* [WHAT THIS TASK INVOLVES]:
Wherever a line holds the word "only", copy that line from the data.

[Data items]
**config.mk**
```make
export PLATFORM = sky130hd
export DESIGN_NAME = ssh_smbus_slave
export DESIGN_NICKNAME = d
export VERILOG_FILES = /design/src/design/ssh_smbus_slave.v
export VERILOG_INCLUDE_DIRS = /design/src /design/src/design
export SDC_FILE = /design/constraint.sdc
export NUM_CORES = 2
export LEC_CHECK = 0
export BUFFER_PORTS_ARGS = -buffer_cell sky130_fd_sc_hd__buf_2
export CORE_MARGIN = 3
export CORE_UTILIZATION = 64
export CTS_CLUSTER_DIAMETER = 80
export CTS_CLUSTER_SIZE = 16
export DETAILED_ROUTE_END_ITERATION = 12
export PLACE_DENSITY = 0.83
export SLEW_MARGIN = 20
export SYNTH_ARGS = -nofsm -noshare
export SYNTH_HDL_FRONTEND = slang
export SYNTH_SLANG_ARGS = --single-unit
```
**constraint.sdc**
```tcl
create_clock -name i_clk -period 24.4 [get_ports i_clk]
set_input_delay 1.22 -clock i_clk [delete_from_list [all_inputs] [get_ports i_clk]]
set_output_delay 1.22 -clock i_clk [all_outputs]
set_load 0.005 [all_outputs]
```
**src/design/ssh_map.vh**
```
/*
 Constants for the serial management slave: addresses, opcodes, buffer layout,
 extended command codes, timing counts and configuration reset values.
 Assumes a 20 MHz system clock.
*/
`ifndef SSH_MAP_VH
`define SSH_MAP_VH
`define SSH_CLK_MHZ 20
`define SSH_ADDR_LOW 7'h2c
`define SSH_ADDR_HIGH 7'h2d
`define SSH_OP_REBOOT 16'h9936
`define SSH_OP_CFG_ACCESS 16'h9937
`define SSH_OP_EXT_CMD 16'h993e
`define SSH_OP_ATTACH 16'haa55
`define SSH_OP_ATTACH_SMB 16'haa56
`define SSH_OP_TERM 8'h00
`define SSH_REG_EXT_COMMAND_CODE 16'h0000
`define SSH_REG_EXT_COMMAND_RESULT 16'h0001
`define SSH_REG_EXT_FIRST_DATA_BYTE 16'h0002
`define SSH_BLOCK_MAX 8'h20
`define SSH_RAM_DEPTH 64
`define SSH_RAM_AW 6
`define SSH_EXT_SET_ADDR 8'h00
`define SSH_EXT_GET_DEF_ADDR 8'h01
`define SSH_EXT_HUB_INFO 8'h02
`define SSH_EXT_CHG_MASK 8'h03
`define SSH_EXT_PORT_CONNECT 8'h80
`define SSH_EXT_PORT_POWER 8'h81
`define SSH_EXT_PORT_DISABLE 8'h82
`define SSH_EXT_PORT_DPDM 8'h83
`define SSH_EXT_CHG_FIRST 8'h84
`define SSH_EXT_CHG_LAST 8'h87
`define SSH_STAT_OK 8'h01
`define SSH_STAT_BAD 8'h02
`define SSH_PWR_STEP_MS 2
`define SSH_PWR_STEP_CYC (`SSH_PWR_STEP_MS * 1000 * `SSH_CLK_MHZ)
`define SSH_OC2_T0_NS 50
`define SSH_OC2_T1_NS 200
`define SSH_OC2_T2_NS 400
`define SSH_OC2_T3_NS 1000
`define SSH_OC3_T0_NS 750
`define SSH_OC3_T1_NS 1250
`define SSH_OC3_T2_NS 1500
`define SSH_OC3_T3_NS 10000
`define SSH_NS_TO_CYC(t) (((t) * `SSH_CLK_MHZ + 999) / 1000)
`define SSH_RST_PWR_ON 8'h32
`define SSH_RST_OC_SEL 2'h0
`define SSH_RST_SWAP 5'h00
`define SSH_PORTS 5
`endif

```
**src/design/ssh_smbus_slave.v**
```verilog
/*
 Serial management slave of a hub controller: buffer access, special opcodes,
 extended commands and the configuration settings they steer.
 Assumes the bus pins arrive asynchronously; the data pin is open drain.
*/
// Contract
// - Accesses carry 7-bit address, 16-bit buffer offset, then 8-bit data bytes.
// - Slave answers at one of two strap-selected 7-bit addresses.
// - Bytes shift most significant bit first in both directions.
// - Count is never zero; at most 32 data bytes per block.
// - Block read uses repeated start then read address to turn direction.
// - Special opcode replaces offset and ends with a zero byte (here 9937h instead takes a count byte, then register bytes).
// - Opcode 9936h reboots the controller; 9937h accesses configuration registers.
// - Opcode 993Eh runs the extended command held in the buffer.
// - AA55h attaches and ends configuration; AA56h keeps bus access too.
// - Codes 00h-03h: set address, default address, hub info, charger mask.
// - Codes 80h-83h port status/disable; 84h-87h charger controller transfers (here only answered with OK status, no transfer).
// - Command code at 0000h, status at 0001h, data from 0002h.
// - Host zeroes status first; device writes result status afterwards.
// - Power-on-to-good delay counted in 2 ms steps for both hubs.
// - USB 2.0 over-current filter 50/200/400/1000 ns; shorter pulses ignored.
// - USB 3.0 over-current filter 750/1250/1500/10000 ns; shorter pulses ignored.
// - Per-port data line swap; index zero is upstream, higher are downstream.
// - Hub-wide setting forbids USB 2.0 high speed.
// - Hub-wide setting turns off multiple translator operation.
// - Setting suppresses end-of-packet at first frame end point in full speed.
// - Set-address command takes new bus address from first data byte.
// - Per-port commands use first data byte as mask, bit zero upstream.
`include "ssh_map.vh"
`timescale 1ns/100ps
`default_nettype none
module ssh_smbus_slave #(
	parameter PWR_STEP_CYC = `SSH_PWR_STEP_CYC
) (
	input wire i_clk,
	input wire i_reset,
	input wire i_scl,
	input wire i_sda,
	output wire o_sda,
	output wire o_sda_oe,
	input wire i_addr_strap,
	input wire [4:0] i_port_connect,
	input wire [4:0] i_port_power,
	input wire i_oc2_n,
	input wire i_oc3_n,
	output reg o_reboot,
	output reg o_attach,
	output reg o_smbus_keep,
	output reg o_power_good,
	output reg o_oc2,
	output reg o_oc3,
	output reg [4:0] o_dpdm_swap,
	output reg o_hs_disable,
	output reg o_multi_translator_disable,
	output reg o_eop_first_frame_end_disable,
	output reg o_power_switch_select,
	output reg [4:0] o_port_force_off
);
	localparam ST_IDLE = 3'h0;
	localparam ST_ADDR = 3'h1;
	localparam ST_OFFH = 3'h2;
	localparam ST_OFFL = 3'h3;
	localparam ST_WDATA = 3'h4;
	localparam ST_RDATA = 3'h5;
	localparam ST_SKIP = 3'h6;
	// Configuration register indices reached through opcode 9937h
	localparam CFG_PWR_ON = 6'h00;
	localparam CFG_OC_SEL = 6'h01;
	localparam CFG_SWAP = 6'h02;
	localparam CFG_ADV = 6'h03;

	reg [1:0] scl_s, sda_s;
	reg [1:0] strap_s;
	wire scl = scl_s[1];
	wire sda = sda_s[1];
	reg scl_d, sda_d;
	wire scl_rise = scl & ~scl_d;
	wire scl_fall = ~scl & scl_d;
	wire start_c = scl & scl_d & sda_d & ~sda;
	wire stop_c = scl & scl_d & ~sda_d & sda;

	reg [7:0] ram [0:`SSH_RAM_DEPTH-1];
	reg [2:0] state;
	reg [3:0] bitc;
	reg [7:0] sh;
	reg ack_drive, rd_drive, rd_bit;
	reg [15:0] offset;
	reg [7:0] opc_hi;
	reg is_op;
	reg [6:0] my_addr;
	reg [1:0] addr_init;
	reg [7:0] count;
	reg got_count;
	reg [7:0] cfg_idx;
	reg op_pend;
	reg [15:0] opcode;
	reg ext_busy;
	reg [7:0] pwr_on;
	reg [3:0] oc_sel;
	reg [2:0] adv;
	reg [31:0] pwr_cnt;
	reg [7:0] pwr_steps;
	reg [9:0] oc2_cnt, oc3_cnt;
	reg [1:0] oc2_s, oc3_s;
	integer k;

	function [9:0] oc_limit;
		input is3;
		input [1:0] sel;
		integer t;
		begin
			case ({is3, sel})
			3'h0: t = `SSH_NS_TO_CYC(`SSH_OC2_T0_NS);
			3'h1: t = `SSH_NS_TO_CYC(`SSH_OC2_T1_NS);
			3'h2: t = `SSH_NS_TO_CYC(`SSH_OC2_T2_NS);
			3'h3: t = `SSH_NS_TO_CYC(`SSH_OC2_T3_NS);
			3'h4: t = `SSH_NS_TO_CYC(`SSH_OC3_T0_NS);
			3'h5: t = `SSH_NS_TO_CYC(`SSH_OC3_T1_NS);
			3'h6: t = `SSH_NS_TO_CYC(`SSH_OC3_T2_NS);
			default: t = `SSH_NS_TO_CYC(`SSH_OC3_T3_NS);
			endcase
			oc_limit = t[9:0];
		end
	endfunction

	assign o_sda = 1'b0;
	assign o_sda_oe = ack_drive | (rd_drive & ~rd_bit);

	wire [`SSH_RAM_AW-1:0] ram_a = offset[`SSH_RAM_AW-1:0];
	wire [7:0] cmd_code = ram[0];

	always @(posedge i_clk or posedge i_reset) begin
		if (i_reset) begin
			scl_s <= 2'h3;
			sda_s <= 2'h3;
			strap_s <= 2'h0;
			scl_d <= 1'b1;
			sda_d <= 1'b1;
			oc2_s <= 2'h3;
			oc3_s <= 2'h3;
		end else begin
			scl_s <= {scl_s[0], i_scl};
			sda_s <= {sda_s[0], i_sda};
			strap_s <= {strap_s[0], i_addr_strap};
			scl_d <= scl;
			sda_d <= sda;
			oc2_s <= {oc2_s[0], i_oc2_n};
			oc3_s <= {oc3_s[0], i_oc3_n};
		end
	end

	// Protocol engine
	always @(posedge i_clk or posedge i_reset) begin
		if (i_reset) begin
			state <= ST_IDLE;
			bitc <= 4'h0;
			sh <= 8'h00;
			ack_drive <= 1'b0;
			rd_drive <= 1'b0;
			rd_bit <= 1'b1;
			offset <= 16'h0000;
			opc_hi <= 8'h00;
			is_op <= 1'b0;
			my_addr <= 7'h00;
			addr_init <= 2'h0;
			count <= 8'h00;
			got_count <= 1'b0;
			cfg_idx <= 8'h00;
			op_pend <= 1'b0;
			opcode <= 16'h0000;
			ext_busy <= 1'b0;
			o_reboot <= 1'b0;
			o_attach <= 1'b0;
			o_smbus_keep <= 1'b0;
			pwr_on <= `SSH_RST_PWR_ON;
			oc_sel <= 4'h0;
			o_dpdm_swap <= `SSH_RST_SWAP;
			adv <= 3'h0;
			o_power_switch_select <= 1'b0;
			o_port_force_off <= 5'h00;
			for (k = 0; k < `SSH_RAM_DEPTH; k = k + 1)
				ram[k] <= 8'h00;
		end else begin
			o_reboot <= 1'b0;
			// Strap settles through its synchroniser before the third edge
			if (addr_init != 2'h3) begin
				addr_init <= addr_init + 2'h1;
				my_addr <= strap_s[1] ? `SSH_ADDR_HIGH : `SSH_ADDR_LOW;
			end
			if (start_c) begin
				state <= ST_ADDR;
				bitc <= 4'h0;
				ack_drive <= 1'b0;
				rd_drive <= 1'b0;
			end else if (stop_c) begin
				state <= ST_IDLE;
				ack_drive <= 1'b0;
				rd_drive <= 1'b0;
				if (op_pend) begin
					op_pend <= 1'b0;
					case (opcode)
					`SSH_OP_REBOOT: o_reboot <= 1'b1;
					`SSH_OP_ATTACH: o_attach <= 1'b1;
					`SSH_OP_ATTACH_SMB: begin
						o_attach <= 1'b1;
						o_smbus_keep <= 1'b1;
					end
					`SSH_OP_EXT_CMD: ext_busy <= 1'b1;
					default: ;
					endcase
				end
			end else if (scl_rise && state != ST_IDLE && state != ST_SKIP && bitc < 4'h8) begin
				if (state != ST_RDATA)
					sh <= {sh[6:0], sda};
				bitc <= bitc + 4'h1;
			end else if (scl_fall && state != ST_IDLE && state != ST_SKIP) begin
				if (bitc == 4'h8) begin
					bitc <= 4'h9;
					ack_drive <= 1'b0;
					rd_drive <= 1'b0;
					case (state)
					ST_ADDR: begin
						if (sh[7:1] == my_addr) begin
							ack_drive <= 1'b1;
							if (sh[0])
								state <= ST_RDATA;
							else begin
								state <= ST_OFFH;
								got_count <= 1'b0;
								is_op <= 1'b0;
							end
						end else
							state <= ST_SKIP;
					end
					ST_OFFH: begin
						opc_hi <= sh;
						ack_drive <= 1'b1;
						state <= ST_OFFL;
					end
					ST_OFFL: begin
						ack_drive <= 1'b1;
						offset <= {opc_hi, sh};
						opcode <= {opc_hi, sh};
						is_op <= (opc_hi == 8'h99 || opc_hi == 8'haa);
						state <= ST_WDATA;
					end
					ST_WDATA: begin
						ack_drive <= 1'b1;
						if (is_op) begin
							if (sh == `SSH_OP_TERM && opcode != `SSH_OP_CFG_ACCESS)
								op_pend <= 1'b1;
							else if (opcode == `SSH_OP_CFG_ACCESS) begin
								if (!got_count) begin
									got_count <= 1'b1;
									op_pend <= 1'b1;
									cfg_idx <= 8'h00;
								end else begin
									cfg_idx <= cfg_idx + 8'h1;
									case (cfg_idx[5:0])
									CFG_PWR_ON: pwr_on <= sh;
									CFG_OC_SEL: oc_sel <= sh[3:0];
									CFG_SWAP: o_dpdm_swap <= sh[4:0];
									CFG_ADV: begin
										adv <= sh[2:0];
										o_power_switch_select <= sh[7];
									end
									default: ;
									endcase
								end
							end
						end else if (!got_count) begin
							got_count <= 1'b1;
							count <= (sh == 8'h00 || sh > `SSH_BLOCK_MAX) ? 8'h00 : sh;
							if (sh == 8'h00 || sh > `SSH_BLOCK_MAX)
								ack_drive <= 1'b0;
						end else if (count != 8'h00) begin
							count <= count - 8'h1;
							ram[ram_a] <= sh;
							offset <= offset + 16'h1;
						end else
							ack_drive <= 1'b0;
					end
					default: rd_drive <= 1'b0;
					endcase
				end else if (bitc == 4'h9) begin
					ack_drive <= 1'b0;
					bitc <= 4'h0;
					// Host acknowledge stands on the data line until this fall
					if (state == ST_RDATA && sda)
						state <= ST_SKIP;
					else if (state == ST_RDATA) begin
						sh <= ram[ram_a];
						offset <= offset + 16'h1;
						rd_drive <= 1'b1;
						rd_bit <= ram[ram_a][7];
					end
				end else if (state == ST_RDATA && rd_drive) begin
					rd_bit <= sh[3'h7 - bitc[2:0]];
				end
			end
			if (ext_busy) begin
				ext_busy <= 1'b0;
				ram[1] <= `SSH_STAT_OK;
				case (cmd_code)
				`SSH_EXT_SET_ADDR: begin
					my_addr <= ram[2][7] ? (strap_s[1] ? `SSH_ADDR_HIGH : `SSH_ADDR_LOW)
						: ram[2][6:0];
				end
				`SSH_EXT_GET_DEF_ADDR: ram[2] <= {1'b0, `SSH_ADDR_HIGH};
				`SSH_EXT_HUB_INFO: ram[2] <= {o_attach, 7'h00};
				`SSH_EXT_CHG_MASK: ram[2] <= 8'h00;
				`SSH_EXT_PORT_CONNECT, `SSH_EXT_PORT_POWER, `SSH_EXT_PORT_DPDM: begin
					for (k = 0; k < `SSH_PORTS; k = k + 1)
						if (ram[2][k])
							ram[3 + k] <= (cmd_code == `SSH_EXT_PORT_POWER) ?
								{7'h00, i_port_power[k]} :
								(cmd_code == `SSH_EXT_PORT_DPDM) ?
								{7'h00, o_dpdm_swap[k]} :
								{6'h00, i_port_connect[k], 1'b0};
				end
				`SSH_EXT_PORT_DISABLE: begin
					for (k = 0; k < `SSH_PORTS; k = k + 1)
						if (ram[2][k] && ram[3 + k][7])
							o_port_force_off[k] <= ram[3 + k][2];
				end
				default: begin
					if (cmd_code < `SSH_EXT_CHG_FIRST || cmd_code > `SSH_EXT_CHG_LAST)
						ram[1] <= `SSH_STAT_BAD;
				end
				endcase
			end
		end
	end

	always @* begin
		o_hs_disable = adv[0];
		o_multi_translator_disable = adv[1];
		o_eop_first_frame_end_disable = adv[2];
	end

	// Power-on to power-good timer in 2 ms steps
	always @(posedge i_clk or posedge i_reset) begin
		if (i_reset) begin
			pwr_cnt <= 32'h0;
			pwr_steps <= 8'h00;
			o_power_good <= 1'b0;
		end else if (!o_attach) begin
			pwr_cnt <= 32'h0;
			pwr_steps <= 8'h00;
			o_power_good <= 1'b0;
		end else if (pwr_steps >= pwr_on) begin
			o_power_good <= 1'b1;
		end else if (pwr_cnt >= PWR_STEP_CYC - 1) begin
			pwr_cnt <= 32'h0;
			pwr_steps <= pwr_steps + 8'h1;
		end else
			pwr_cnt <= pwr_cnt + 32'h1;
	end

	// Over-current filters: assert only after the input stays low for the window
	always @(posedge i_clk or posedge i_reset) begin
		if (i_reset) begin
			oc2_cnt <= 10'h0;
			oc3_cnt <= 10'h0;
			o_oc2 <= 1'b0;
			o_oc3 <= 1'b0;
		end else begin
			if (oc2_s[1]) begin
				oc2_cnt <= 10'h0;
				o_oc2 <= 1'b0;
			end else if (oc2_cnt >= oc_limit(1'b0, oc_sel[1:0]))
				o_oc2 <= 1'b1;
			else
				oc2_cnt <= oc2_cnt + 10'h1;
			if (oc3_s[1]) begin
				oc3_cnt <= 10'h0;
				o_oc3 <= 1'b0;
			end else if (oc3_cnt >= oc_limit(1'b1, oc_sel[3:2]))
				o_oc3 <= 1'b1;
			else
				oc3_cnt <= oc3_cnt + 10'h1;
		end
	end
endmodule
`default_nettype wire

```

* [TASK SOLUTION]:
// - Codes 80h-83h port status/disable; 84h-87h charger controller transfers (here only answered with OK status, no transfer).
	// Over-current filters: assert only after the input stays low for the window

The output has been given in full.